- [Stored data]
↓↓↓

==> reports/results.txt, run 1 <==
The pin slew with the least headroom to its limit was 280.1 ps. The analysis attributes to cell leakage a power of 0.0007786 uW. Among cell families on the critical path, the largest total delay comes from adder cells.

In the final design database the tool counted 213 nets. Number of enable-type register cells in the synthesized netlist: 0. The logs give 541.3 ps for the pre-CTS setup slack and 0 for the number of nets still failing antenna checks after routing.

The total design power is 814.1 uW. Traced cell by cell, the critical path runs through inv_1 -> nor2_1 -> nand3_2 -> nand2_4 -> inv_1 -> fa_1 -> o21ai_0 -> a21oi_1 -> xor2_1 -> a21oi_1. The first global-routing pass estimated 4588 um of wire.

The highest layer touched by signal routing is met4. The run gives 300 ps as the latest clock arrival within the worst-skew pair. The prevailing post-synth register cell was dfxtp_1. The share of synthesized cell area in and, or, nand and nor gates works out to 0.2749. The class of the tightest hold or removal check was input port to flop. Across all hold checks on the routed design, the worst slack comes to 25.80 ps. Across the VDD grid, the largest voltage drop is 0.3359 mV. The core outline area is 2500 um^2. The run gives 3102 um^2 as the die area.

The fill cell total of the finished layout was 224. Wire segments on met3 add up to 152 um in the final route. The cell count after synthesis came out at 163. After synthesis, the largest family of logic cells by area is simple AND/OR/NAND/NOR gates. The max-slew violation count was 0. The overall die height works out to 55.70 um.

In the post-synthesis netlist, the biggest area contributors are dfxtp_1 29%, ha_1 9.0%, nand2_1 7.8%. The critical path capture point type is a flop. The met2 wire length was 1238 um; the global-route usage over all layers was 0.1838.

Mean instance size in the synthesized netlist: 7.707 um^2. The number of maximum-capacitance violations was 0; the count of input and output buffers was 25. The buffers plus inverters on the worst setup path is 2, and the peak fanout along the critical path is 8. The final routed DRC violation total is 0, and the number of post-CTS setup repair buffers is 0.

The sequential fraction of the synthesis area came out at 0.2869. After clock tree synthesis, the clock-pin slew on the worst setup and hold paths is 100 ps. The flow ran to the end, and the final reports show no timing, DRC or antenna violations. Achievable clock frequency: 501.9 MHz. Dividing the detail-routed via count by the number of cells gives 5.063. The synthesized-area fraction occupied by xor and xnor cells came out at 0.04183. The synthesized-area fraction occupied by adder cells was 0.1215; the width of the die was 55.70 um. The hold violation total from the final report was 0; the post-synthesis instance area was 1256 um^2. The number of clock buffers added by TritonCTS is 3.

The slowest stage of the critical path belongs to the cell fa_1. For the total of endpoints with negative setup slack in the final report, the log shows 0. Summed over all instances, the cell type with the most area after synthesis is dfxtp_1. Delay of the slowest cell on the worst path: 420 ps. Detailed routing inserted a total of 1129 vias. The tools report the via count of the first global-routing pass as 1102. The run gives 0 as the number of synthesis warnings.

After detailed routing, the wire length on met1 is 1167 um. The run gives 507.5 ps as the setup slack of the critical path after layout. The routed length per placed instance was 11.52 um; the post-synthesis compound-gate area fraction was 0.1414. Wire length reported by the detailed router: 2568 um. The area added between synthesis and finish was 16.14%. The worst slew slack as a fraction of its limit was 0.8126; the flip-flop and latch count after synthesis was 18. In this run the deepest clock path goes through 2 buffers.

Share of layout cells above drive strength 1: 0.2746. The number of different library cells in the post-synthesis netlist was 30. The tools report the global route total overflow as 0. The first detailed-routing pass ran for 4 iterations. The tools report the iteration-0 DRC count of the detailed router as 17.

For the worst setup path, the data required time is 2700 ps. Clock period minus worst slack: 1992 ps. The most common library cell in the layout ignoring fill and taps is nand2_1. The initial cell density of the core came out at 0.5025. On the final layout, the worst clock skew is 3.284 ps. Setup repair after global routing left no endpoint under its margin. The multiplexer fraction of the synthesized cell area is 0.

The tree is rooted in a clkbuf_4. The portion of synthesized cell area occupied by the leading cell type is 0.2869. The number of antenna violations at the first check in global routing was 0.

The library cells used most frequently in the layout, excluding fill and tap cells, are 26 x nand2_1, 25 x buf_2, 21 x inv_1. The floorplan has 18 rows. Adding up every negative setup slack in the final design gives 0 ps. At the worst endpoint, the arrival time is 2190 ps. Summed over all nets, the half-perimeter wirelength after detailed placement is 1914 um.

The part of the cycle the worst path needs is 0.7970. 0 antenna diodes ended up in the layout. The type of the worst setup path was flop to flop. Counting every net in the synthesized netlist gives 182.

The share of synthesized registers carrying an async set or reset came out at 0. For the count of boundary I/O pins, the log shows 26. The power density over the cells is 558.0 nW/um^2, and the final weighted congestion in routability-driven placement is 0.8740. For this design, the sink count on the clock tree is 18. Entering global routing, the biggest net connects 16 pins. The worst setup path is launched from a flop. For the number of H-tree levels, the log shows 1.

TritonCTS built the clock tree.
### src/rtl/stream_sat_accumulator.sv
// stream_sat_accumulator: sums a streamed group of signed operands at full precision
// and emits one saturated or wrapped result per group with overflow flag and count.
module stream_sat_accumulator #(
    parameter int WIDTH = 8,
    parameter int NUM_OPERANDS = 5,
    localparam int ACC_W = WIDTH + $clog2(NUM_OPERANDS) + 1,
    localparam int CNT_W = $clog2(NUM_OPERANDS + 1)
) (
    input  logic             clk,
    input  logic             reset,
    input  logic             sat_en,
    input  logic             in_valid,
    output logic             in_ready,
    input  logic [WIDTH-1:0] in_data,
    input  logic             in_last,
    output logic             out_valid,
    input  logic             out_ready,
    output logic [WIDTH-1:0] out_sum,
    output logic             out_ovf,
    output logic [CNT_W-1:0] out_count
);
    typedef enum logic {ACCUM, OUTPUT} state_t;
    state_t state_q, state_d;
    logic signed [ACC_W-1:0] acc_q, acc_d, tot, max_a, min_a;
    logic [CNT_W-1:0] cnt_q, cnt_d, count_q, count_d;
    logic [WIDTH-1:0] sum_q, sum_d, max_w, min_w;
    logic out_valid_q, out_valid_d, ovf_q, ovf_d, accept, final_beat, hi, lo;
    assign max_w = {1'b0, {(WIDTH-1){1'b1}}};
    assign min_w = {1'b1, {(WIDTH-1){1'b0}}};
    assign max_a = {{(ACC_W-WIDTH){1'b0}}, max_w};
    assign min_a = {{(ACC_W-WIDTH){1'b1}}, min_w};
    assign in_ready = (state_q == ACCUM) && !reset;
    assign accept = in_valid && in_ready;
    assign final_beat = in_last || (cnt_q + 1'b1 == CNT_W'(NUM_OPERANDS));
    assign tot = acc_q + {{(ACC_W-WIDTH){in_data[WIDTH-1]}}, in_data};
    assign hi = tot > max_a;
    assign lo = tot < min_a;
    always_comb begin
        state_d = state_q;
        acc_d = acc_q;
        cnt_d = cnt_q;
        out_valid_d = out_valid_q;
        sum_d = sum_q;
        ovf_d = ovf_q;
        count_d = count_q;
        if (accept && final_beat) begin
            state_d = OUTPUT;
            acc_d = '0;
            cnt_d = '0;
            out_valid_d = 1'b1;
            sum_d = !sat_en ? tot[WIDTH-1:0] : hi ? max_w : lo ? min_w : tot[WIDTH-1:0];
            ovf_d = hi || lo;
            count_d = cnt_q + 1'b1;
        end else if (accept) begin
            acc_d = tot;
            cnt_d = cnt_q + 1'b1;
        end else if (state_q == OUTPUT && out_ready) begin
            state_d = ACCUM;
            out_valid_d = 1'b0;
        end
    end
    always_ff @(posedge clk or posedge reset) begin
        if (reset) begin
            state_q <= ACCUM;
            acc_q <= '0;
            cnt_q <= '0;
            out_valid_q <= 1'b0;
            sum_q <= '0;
            ovf_q <= 1'b0;
            count_q <= '0;
        end else begin
            state_q <= state_d;
            acc_q <= acc_d;
            cnt_q <= cnt_d;
            out_valid_q <= out_valid_d;
            sum_q <= sum_d;
            ovf_q <= ovf_d;
            count_q <= count_d;
        end
    end
    assign out_valid = out_valid_q;
    assign out_sum = sum_q;
    assign out_ovf = ovf_q;
    assign out_count = count_q;
endmodule

### config.mk
export PLATFORM = sky130hd
export DESIGN_NAME = stream_sat_accumulator
export DESIGN_NICKNAME = d
export VERILOG_FILES = /design/src/rtl/stream_sat_accumulator.sv
export SDC_FILE = /design/constraint.sdc
export NUM_CORES = 1
export LEC_CHECK = 0
export ABC_AREA = 0
export CORE_MARGIN = 1
export CORE_UTILIZATION = 30
export CTS_CLUSTER_DIAMETER = 150
export DETAILED_ROUTE_END_ITERATION = 8
export SYNTH_ARGS = -nofsm -noshare
export SYNTH_HDL_FRONTEND = slang
export SYNTH_SLANG_ARGS = --single-unit
### constraint.sdc
create_clock -name clk -period 3.1 [get_ports clk]
set_clock_uncertainty 0.05 [all_clocks]
set_input_delay 0.31 -clock clk [delete_from_list [all_inputs] [get_ports clk]]
set_output_delay 0.31 -clock clk [all_outputs]
set_load 0.02 [all_outputs]
# Word-level counts from Yosys, hierarchy flattened
# Index checks and enable logic that the tools add are counted.
# W data, S select, Z words.
[totals] register_bits=28 in_bits=14 output_inout_bits=14
[op_classes] n_addsub=2 n_lt_le_gt_ge=2 eq_ne=2 mux=10 n_bitwise=1 n_reduce_logical=10
[op_table] cell="$mux W12" n=2
[op_table] cell="$mux W8" n=3
[op_table] cell="$add A12 B12 Y12" n=1
[op_table] cell="$gt A12 B8 Y1 const B" n=1
[op_table] cell="$lt A12 B8 Y1 const B" n=1
[op_table] cell="$mux W3" n=2
[op_table] cell="$logic_and A1 B1 Y1" n=4
[op_table] cell="$reduce_bool A2 Y1" n=2
[op_table] cell="$add A3 B1 Y3 const B" n=1
[op_table] cell="$eq A3 B3 Y1 const B" n=1
[op_table] cell="$mux W1" n=3
[op_table] cell="$logic_or A1 B1 Y1" n=2
[op_table] cell="$ne A2 B1 Y1 const B" n=1
[op_table] cell="$reduce_and A2 Y1" n=1
[op_table] cell="$logic_not A1 Y1" n=1
[op_table] cell="$not A1 Y1" n=1

# Longest topological paths before layout
# Gate-level depths: netlist of the first run.
[depth] word_depth=6 depth_mapped=10 depth_no_buf=9

# Worst setup path after synthesis of the first run
# No wires, ideal clock.
[synth_timing] kind="reg-to-reg" start="register acc_q[0]" end="register ovf_q (netlist: out_ovf)" arrival_ns=2.485 slack_ns=0.445 path_stages_with_launch=10 path_buffers=0 path_cell_list="dfrtp_1 -> ha_1 -> fa_1 -> a21o_2 -> a221oi_2 -> a211oi_2 -> xor2_1 -> nand4_1 -> or4_1 -> o211a_1"
[synth_between] elab_chain_cells=3
[synth_lines] item="from (decl)" line_no="24" text="logic signed [ACC_W-1:0] acc_q, acc_d, tot, max_a, min_a;"
[synth_lines] item="from (signal assigned)" line_no="65" text="acc_q <= '0;"
[synth_lines] item="from (signal assigned)" line_no="73" text="acc_q <= acc_d;"
[synth_lines] item="$add A12 B12 Y12 (*)" line_no="35" text="assign tot = acc_q + {{(ACC_W-WIDTH){in_data[WIDTH-1]}}, in_data};"
[synth_lines] item="$gt A12 B8 Y1 / $lt A12 B8 Y1 (equally long branches)" line_no="36, 37"
[synth_lines] item="$logic_or A1 B1 Y1 (*)" line_no="52" text="ovf_d = hi || lo;"
[synth_lines] item="to (signal assigned)" line_no="77" text="ovf_q <= ovf_d;"
[synth_lines] item="to (decl)" line_no="27" text="logic out_valid_q, out_valid_d, ovf_q, ovf_d, accept, final_beat, hi, lo;"
# Mark *: on every way between the ends. The rest lies on a longest branch, timed or not.
# A chain may end at the register's enable or synchronous reset.

# Final worst setup path of the first run
[layout_timing] start="input port in_data[0]" end="register ovf_q (netlist: out_ovf)"
[layout_between] elab_chain_cells=3
[layout_lines] item="from (decl)" line_no="14" text="input logic [WIDTH-1:0] in_data,"
[layout_lines] item="$add A12 B12 Y12 (*)" line_no="35"
[layout_lines] item="$gt A12 B8 Y1 / $lt A12 B8 Y1 (equally long branches)" line_no="36, 37"
[layout_lines] item="$logic_or A1 B1 Y1 (*)" line_no="52"
# Marked as above.

==> summary.md, run 1 <==
| Metric | Value |
|---|---|
| Clock Latency Late Sink | 0.27 ns |
| Avg WL per Cell | 14.0 um |
| Remaining Overflow, GRT | 0 |
| Post-route cell area | 2230 um^2 |
| Library cells used by synthesis | 45 |
| Share of cells above drive strength 1 | 0.142 |
| Worst reg2reg startpoint | acc_q[0] |
| Max VDD drop | 0.454 mV |
| Period minus WS final | 2.92 ns |
| Setup bufs post-CTS | 0 |
| Layout filler cell count | 580 |
| Measured slew at the worst slew-check pin | 1.04 ns |
| Num rows | 27 |
| CP max stage delay | 0.44 ns |
| WP buf/inv | 1 |
| PortBufs | 27 |
| Kind of critical path | input port to register |
| Hold/Removal Path Class | input port to asynchronous set/reset pin |
| Reg power frac | 0.292 |
| Psw | 0.827 mW |
| Final Net Count | 241 |
| Die extent in y | 78.6 um |
| Yosys top cell area share | 0.399 |
| WP data arrival | 3.04 ns |
| Rel. slew slack | 0.305 |
| Combinational share of power | 0.612 |
| Via count | 1,460 |
| Delay-heaviest family, CP | compound AO/OA/AOI/OAI gates |
| Switching share of power | 0.413 |
| Mapped cell area | 1760 um^2 |
| CTS tree | built |
| Largest net degree at the start of global routing | 29 |
| Die footprint | 6170 um^2 |
| Worst Setup SP | in_data[0] |
| Total GRT Usage | 0.140 |
| Clk buf depth | 2 |
| Area after DPL | 2180 um^2 |
| CORE AREA | 5570 um^2 |
| CTS Root Cell | clkbuf_8 |
| Die width | 78.6 um |
| Cell count after synthesis | 175 |
| Critical-path maximum fanout | 3 |
| Asr flop ratio synth | 1.00 |
| Internal | 1.17 mW |
| Final WS setup | 0.181 ns |
| Final setup viols | 0 |
| Synthesized flop and latch total | 28 |
| Antenna Nets Post-Route | 0 |
| Initial antenna violation count | 0 |
| Largest cells by area after synthesis | dfrtp_1 40%, ha_1 9.3%, a22o_1 6.5%, o21ai_0 3.4%, a21oi_1 2.8% |
| DR iter-0 viols | 51 |
| DRC viols | 0 |
| Starting density of the core | 0.315 |
| Cell taking the most area after synthesis | dfrtp_1 |
| Startpoint Class | input port |
| Clock sinks | 28 |
| 1st-pass router iterations | 4 |
| Most frequent cells in the layout | 28 x dfrtp_1, 27 x clkdlybuf4s50_1, 13 x a22o_1, 13 x ha_1 |
| Post-route clock period utilization | 0.942 |
| Vias in the first global route | 1,445 |
| TritonCTS Buffers | 3 |
| YS warnings | 0 |
| Antenna cells | 0 |
| WL final | 3.98 mm |
| Worst-path cell chain | clkdlybuf4s50_1 > ha_1 > fa_1 > a21o_2 > a221oi_2 > a211oi_2 > xor2_2 > nand4_1 > or4_1 > o211a_1 |
| Fin Setup TNS | 0 ns |
| Worst path slowest cell | or4_1 |
| Unrepaired setup endpoints after global routing | no |
| Status | completed |
| EDFF count, synth | 0 |
| Leakage | 0.999 nW |
| Crit end category | register |
| Endpoints failing hold | 0 |
| Final hold slack | 0.382 ns |
| GP Congestion | 0.802 |
| Fmax | 343 MHz |
| Post-synthesis sequential area ratio | 0.399 |
| Pre-CTS setup slack | -0.0643 ns |
| I/O pins | 28 |
| Via-to-Cell Ratio | 5.16 |
| Htree depth | 1 |
| WP data required | 3.22 ns |
| Maxcap violations | 0 |
| Clk slew on worst S/H paths | 0.09 ns |
| Global-route wire length before repair | 6.94 mm |
| Power share of the clock group | 0.096 |
| Syn nets | 203 |
| Most common cell after layout, fill and taps aside | dfrtp_1 |
| Synth Flop Type | dfrtp_1 |
| Synth Area per Inst | 10.0 um^2 |
| DP Wirelength | 3.04 mm |
| Synth-to-Final Area Change | 26.8% |
| Final Slew Violations | 0 |
| PwrDens | 898 nW/um^2 |
-- power groups by stage --
stage	clock (mW)	sequential [mW]	combinational [mW]
final	0.192	0.584	1.23
after detailed placement	0	0.592	1.21
after global placement	0	0.593	1.20
after floorplan	0	0.654	0.752
after CTS	0.203	0.586	1.22
after global routing	0.215	0.608	1.35
-- stage by stage --
stage               power (mW)  instances   util
finish                    2.00        283  0.400
global route              2.17        283  0.400
CTS                       2.01        283  0.399
detailed placement        1.80        280  0.391
global placement          1.80        280  0.391
floorplan                 1.41        175      -
-- path summary, 6_finish.rpt --
path                           endpoint  slack [ns]  cells after the start
setup reg to reg                out_ovf        0.25                      9
min in group clk           out_count[1]        0.43                      2
hold reg to reg            out_count[1]        0.43                      2
max in group asynchronous    out_sum[7]        2.35                      3
hold / removal                 acc_q[8]        0.38                      3
setup / recovery                out_ovf        0.18                     10
-- flip-flops by register name, indices dropped and copies added (netlist names) --
name and count:
out_sum 8, out_valid 1, out_count 3, acc_q 12, out_ovf 1, cnt_q 3
-- synth_stat cells (2+ instances only) --
master	count
a211oi_2	2
a21o_1	4
a21oi_1	10
a22o_1	13
and3_1	2
clkbuf_1	4
dfrtp_1	28
ha_1	13
inv_1	7
nand2_1	12
nand4_1	2
nor2_1	12
nor2b_1	2
nor3_1	4
nor4_1	2
o211a_1	2
o211ai_1	2
o21a_1	3
o21ai_0	12
o22ai_1	6
or2_2	2
xnor2_1	4
xor2_1	5
-- per-layer routing --
| layer | up-vias | wire length (um) | part of all wire | global-route usage |
|---|---|---|---|---|
| met2 | 18 | 1740 | 0.44 | 0.220 |
| met5 | - | 0 | 0 | 0 |
| met3 | 2 | 104 | 0.026 | 0.0186 |
| met1 | 707 | 2100 | 0.53 | 0.202 |
| met4 | 0 | 24 | 0.0060 | 0.0333 |
| li1 | 733 | - | - | - |
-- what timing repair did --
| action | in CTS | in global routing |
|---|---|---|
| endpoints found under the setup margin | 0 | 1 |
| hold buffers | 0 | 0 |
| gates resized for setup | 0 | 1 |
-- worst register-to-register path: cells and delay by family, from the launching register on --
| family | cells | cell delay (ns) |
|---|---|---|
| compound gates | 4 | 0.84 |
| fa+ha+maj | 2 | 0.64 |
| xor+xnor | 1 | 0.21 |
| flops | 1 | 0.40 |
| simple gates | 2 | 0.62 |
-- cell type report --
class                      count  area, um^2  area share
tap                           72        90.1      0.0404
multi-input combinational    134        1010       0.453
sequential                    28         701       0.314
inverter                       7        26.3      0.0118
timing repair buffer          39         360       0.162
clock buffer                   3        41.3      0.0185
-- kinds of logic (layout without fill, tap and decap cells) --
| family | count (synthesis) | after routing | share of synthesized area |
|---|---|---|---|
| compound gates | 68 | 68 | 0.299 |
| xor+xnor | 9 | 9 | 0.0448 |
| fa+ha+maj | 14 | 14 | 0.104 |
| buf+inv | 13 | 49 | 0.0306 |
| flops | 28 | 28 | 0.399 |
| mux | 1 | 1 | 0.00641 |
| simple gates | 42 | 42 | 0.117 |
Note: power is estimated with default switching activity, not from simulation.
==> inputs of run 2 (changes only) <==
--- a/config.mk
+++ b/config.mk
@@ -7,9 +7,11 @@
 export LEC_CHECK = 0
 export ABC_AREA = 0
 export CORE_MARGIN = 1
-export CORE_UTILIZATION = 30
+export CORE_UTILIZATION = 50
 export CTS_CLUSTER_DIAMETER = 150
 export DETAILED_ROUTE_END_ITERATION = 8
+export PLACE_DENSITY = 0.75
+export SETUP_SLACK_MARGIN = 0.2
 export SYNTH_ARGS = -nofsm -noshare
 export SYNTH_HDL_FRONTEND = slang
 export SYNTH_SLANG_ARGS = --single-unit
==> run 2 against run 1 <==
- final area down 2.7%
- sequential cell count did not move
- clock-buffer cell count did not move
- hold slack improved by 0.066 ns
- via count down 1.2%
- sequential share of layout area up 0.87 points
- global-route usage rose by 9.3 points
- non-clock buffer count fell by 6
- critical path depth shrank 1
- clock power is 24% higher
- utilization grew 25 points
- largest power group unchanged
- highest routed layer unchanged
==> summary.md, run 2 (same netlist as run 1, synthesis figures left out) <==
| Metric | Value |
|---|---|
| Status | completed (unchanged) |
| Reg with most FFs | acc_q (unchanged) |
| Placed Instances | 247 (was 280) |
| DRC viols | 0 (unchanged) |
| Clk buf depth | 2 (unchanged) |
| CORE AREA | 3360 um^2 (was 5570 um^2) |
| Via-to-Cell Ratio | 5.72 (was 5.16) |
| Fmax | 364 MHz (was 343 MHz) |
| Share of the core filled with cells | 0.645 (was 0.400) |
| Total GRT Usage | 0.233 (was 0.140) |
| Vias in the first global route | 1,407 (was 1,445) |
| CTS Root Cell | clkbuf_4 (was clkbuf_8) |
| Design Power | 2.01 mW (was 2.00 mW) |
| Clock Latency Late Sink | 0.32 ns (was 0.27 ns) |
| Pre-CTS setup slack | -0.0496 ns (was -0.0643 ns) |
| WL final | 3.83 mm (was 3.98 mm) |
| I/O pins | 28 (unchanged) |
| Psw | 0.835 mW (was 0.827 mW) |
| Clock sinks | 28 (unchanged) |
| Cts hold-fix bufs | 0 (unchanged) |
| RR Endpoint | out_ovf (unchanged) |
| CTS tree | built (unchanged) |
| WP data arrival | 2.93 ns (was 3.04 ns) |
| Synth-to-Final Area Change | 23.4% (was 26.8%) |
| Crit end category | register (unchanged) |
| Period minus WS final | 2.74 ns (was 2.92 ns) |
| Power share of the clock group | 0.118 (was 0.096) |
| Most common cell after layout, fill and taps aside | dfrtp_1 (unchanged) |
| Starting density of the core | 0.523 (was 0.315) |
| WP data required | 3.29 ns (was 3.22 ns) |
| Measured slew at the worst slew-check pin | 1.06 ns (was 1.04 ns) |
| DP Wirelength | 2.98 mm (was 3.04 mm) |
| Final Net Count | 235 (was 241) |
| PwrDens | 927 nW/um^2 (was 898 nW/um^2) |
| Combinational share of power | 0.590 (was 0.612) |
| Worst reg2reg startpoint | acc_q[0] (unchanged) |
| PortBufs | 27 (unchanged) |
| Max VDD drop | 0.474 mV (was 0.454 mV) |
| Initial antenna violation count | 0 (unchanged) |
| Fin Setup TNS | 0 ns (unchanged) |
| Final Slew Violations | 0 (unchanged) |
| Largest net degree at the start of global routing | 29 (unchanged) |
| Die width | 61.3 um (was 78.6 um) |
| Worst Setup SP | acc_q[0] (was in_data[0]) |
| Startpoint Class | register (was input port) |
| Antenna Nets Post-Route | 0 (unchanged) |
| Worst Hold End | out_count[2] |
| R2R cell count | 9 (unchanged) |
| Endpoints failing hold | 0 (unchanged) |
| Via count | 1,442 (was 1,460) |
| Rel. slew slack | 0.290 (was 0.305) |
| Internal | 1.18 mW (was 1.17 mW) |
| Unrepaired setup endpoints after global routing | yes (was no) |
| Maxcap violations | 0 (unchanged) |
| Final setup viols | 0 (unchanged) |
| Avg WL per Cell | 15.2 um (was 14.0 um) |
| Global-route wire length before repair | 6.41 mm (was 6.94 mm) |
| Switching share of power | 0.415 (was 0.413) |
| Reg-to-reg slack, setup | 0.36 ns (was 0.25 ns) |
| DR iter-0 viols | 65 (was 51) |
| Hold/Removal Path Class | register to register (was input port to asynchronous set/reset pin) |
| Area after DPL | 2100 um^2 (was 2180 um^2) |
| Critical-path maximum fanout | 3 (unchanged) |
| Final WS setup | 0.356 ns (was 0.181 ns) |
| Reg power frac | 0.292 (about the same) |
| Num rows | 21 (was 27) |
| Htree depth | 1 (unchanged) |
| Number of flip-flops in the largest register | 12 (unchanged) |
| Kind of critical path | register to register (was input port to register) |
| Clk slew on worst S/H paths | 0.15 ns (was 0.09 ns) |
| Final hold slack | 0.448 ns (was 0.382 ns) |
| Remaining Overflow, GRT | 0 (unchanged) |
| 1st-pass router iterations | 4 (unchanged) |
| Die extent in y | 61.3 um (was 78.6 um) |
| GP Congestion | 0.906 (was 0.802) |
| Post-route cell area | 2170 um^2 (was 2230 um^2) |
| Layout filler cell count | 301 (was 580) |
| TritonCTS Buffers | 3 (unchanged) |
| Hold_sp | out_count[2] |
| Antenna cells | 0 (unchanged) |
| Post-route clock period utilization | 0.885 (was 0.942) |
| Worst hold stages | 2 |
| Die footprint | 3760 um^2 (was 6170 um^2) |
| Leakage | 0.975 nW (was 0.999 nW) |
| Share of cells above drive strength 1 | 0.121 (was 0.142) |
| Most frequent cells in the layout | 28 x dfrtp_1, 27 x clkdlybuf4s50_1, 13 x a22o_1, 13 x ha_1 (unchanged) |
| Final non-filler cell total | 252 (was 283) |
-- run 2: changes by cell type in the layout (fill, tap and decap cells not counted) --
cell / change
bufinv_16: +1
a221oi_2: -1
a221oi_4: +1
fa_2: +1
clkbuf_4: +3
xor2_2: -1
clkbuf_8: -3
xor2_1: +1
buf_4: -6
fa_1: -1
-- run 2: metal layers --
metal / vias to the layer above / share of wire / global-route usage
met5: - / 0 / 0
met4: 0 / 0.0078 / 0.0649
met3: 4 / 0.031 / 0.0252
met2: 28 / 0.47 / 0.382
met1: 691 / 0.49 / 0.330
li1: 719 / - / -
-- run 2: worst max-delay path, stage by stage, from the launching register on --
cell and delay (ns):
dfrtp_1 0.41, ha_1 0.21, fa_2 0.37, a21o_2 0.25, a221oi_4 0.24, a211oi_2 0.11, xor2_1 0.25, nand4_1 0.17
or4_1 0.45, o211a_1 0.14
-- run 2: worst max-delay path by stage --
stage | end | slack, ns
3_5_place_dp | out_ovf | -0.05
3_3_place_gp | out_ovf | 0.03
5_1_grt | out_ovf | 0.16
6_report | out_ovf | 0.36
2_1_floorplan | out_ovf | 0.44
4_1_cts | out_ovf | 0.29
-- run 2: area by class of cell --
class                   count  area [um^2]  share of cell area
multi-input cells         134         1020               0.469
flip-flops and latches     28          701               0.323
repair buffers             33          315               0.145
well taps                  46         57.6              0.0265
clock inverters             1         30.0              0.0138
inverters                   7         26.3              0.0121
clock buffers               3         22.5              0.0104
-- run 2: what timing repair did --
item,CTS,global route
setup endpoints to repair,0,8
setup buffers,0,1
endpoints found under the hold margin,0,0
gates resized for setup,0,2
-- run 2: power by group through the flow --
stage	clock, mW	combinational (mW)	sequential [mW]
2_1_floorplan	0	0.752	0.654
3_3_place_gp	0	1.13	0.590
3_5_place_dp	0	1.15	0.595
4_1_cts	0.240	1.16	0.587
5_1_grt	0.251	1.29	0.605
6_report	0.238	1.19	0.587
==> inputs of run 3 (changes only) <==
--- a/config.mk
+++ b/config.mk
@@ -7,10 +7,11 @@
 export LEC_CHECK = 0
 export ABC_AREA = 0
 export CORE_MARGIN = 1
-export CORE_UTILIZATION = 50
+export CORE_UTILIZATION = 53
 export CTS_CLUSTER_DIAMETER = 150
+export CTS_CLUSTER_SIZE = 8
 export DETAILED_ROUTE_END_ITERATION = 8
-export PLACE_DENSITY = 0.75
+export PLACE_DENSITY = 0.79
 export SETUP_SLACK_MARGIN = 0.2
 export SYNTH_ARGS = -nofsm -noshare
 export SYNTH_HDL_FRONTEND = slang
==> run 3 against run 2 <==
- fmax down 2.7%
- die area down 5.5%
- via count up 4.1%
- sequential cell count unchanged
- global-route usage up 1.9 points
- clock-buffer cell count unchanged
- sequential power about the same
- wire length up 5.7%
- largest cell class unchanged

↑↑↑

- [What is expected] Your task is to retype the entries verbatim, starting with the line that holds "Share of layout cells" and stopping after the line that holds "The library cells".

- [Solved exercise]
Share of layout cells above drive strength 1: 0.2746. The number of different library cells in the post-synthesis netlist was 30. The tools report the global route total overflow as 0. The first detailed-routing pass ran for 4 iterations. The tools report the iteration-0 DRC count of the detailed router as 17.

For the worst setup path, the data required time is 2700 ps. Clock period minus worst slack: 1992 ps. The most common library cell in the layout ignoring fill and taps is nand2_1. The initial cell density of the core came out at 0.5025. On the final layout, the worst clock skew is 3.284 ps. Setup repair after global routing left no endpoint under its margin. The multiplexer fraction of the synthesized cell area is 0.

The tree is rooted in a clkbuf_4. The portion of synthesized cell area occupied by the leading cell type is 0.2869. The number of antenna violations at the first check in global routing was 0.

The library cells used most frequently in the layout, excluding fill and tap cells, are 26 x nand2_1, 25 x buf_2, 21 x inv_1. The floorplan has 18 rows. Adding up every negative setup slack in the final design gives 0 ps. At the worst endpoint, the arrival time is 2190 ps. Summed over all nets, the half-perimeter wirelength after detailed placement is 1914 um.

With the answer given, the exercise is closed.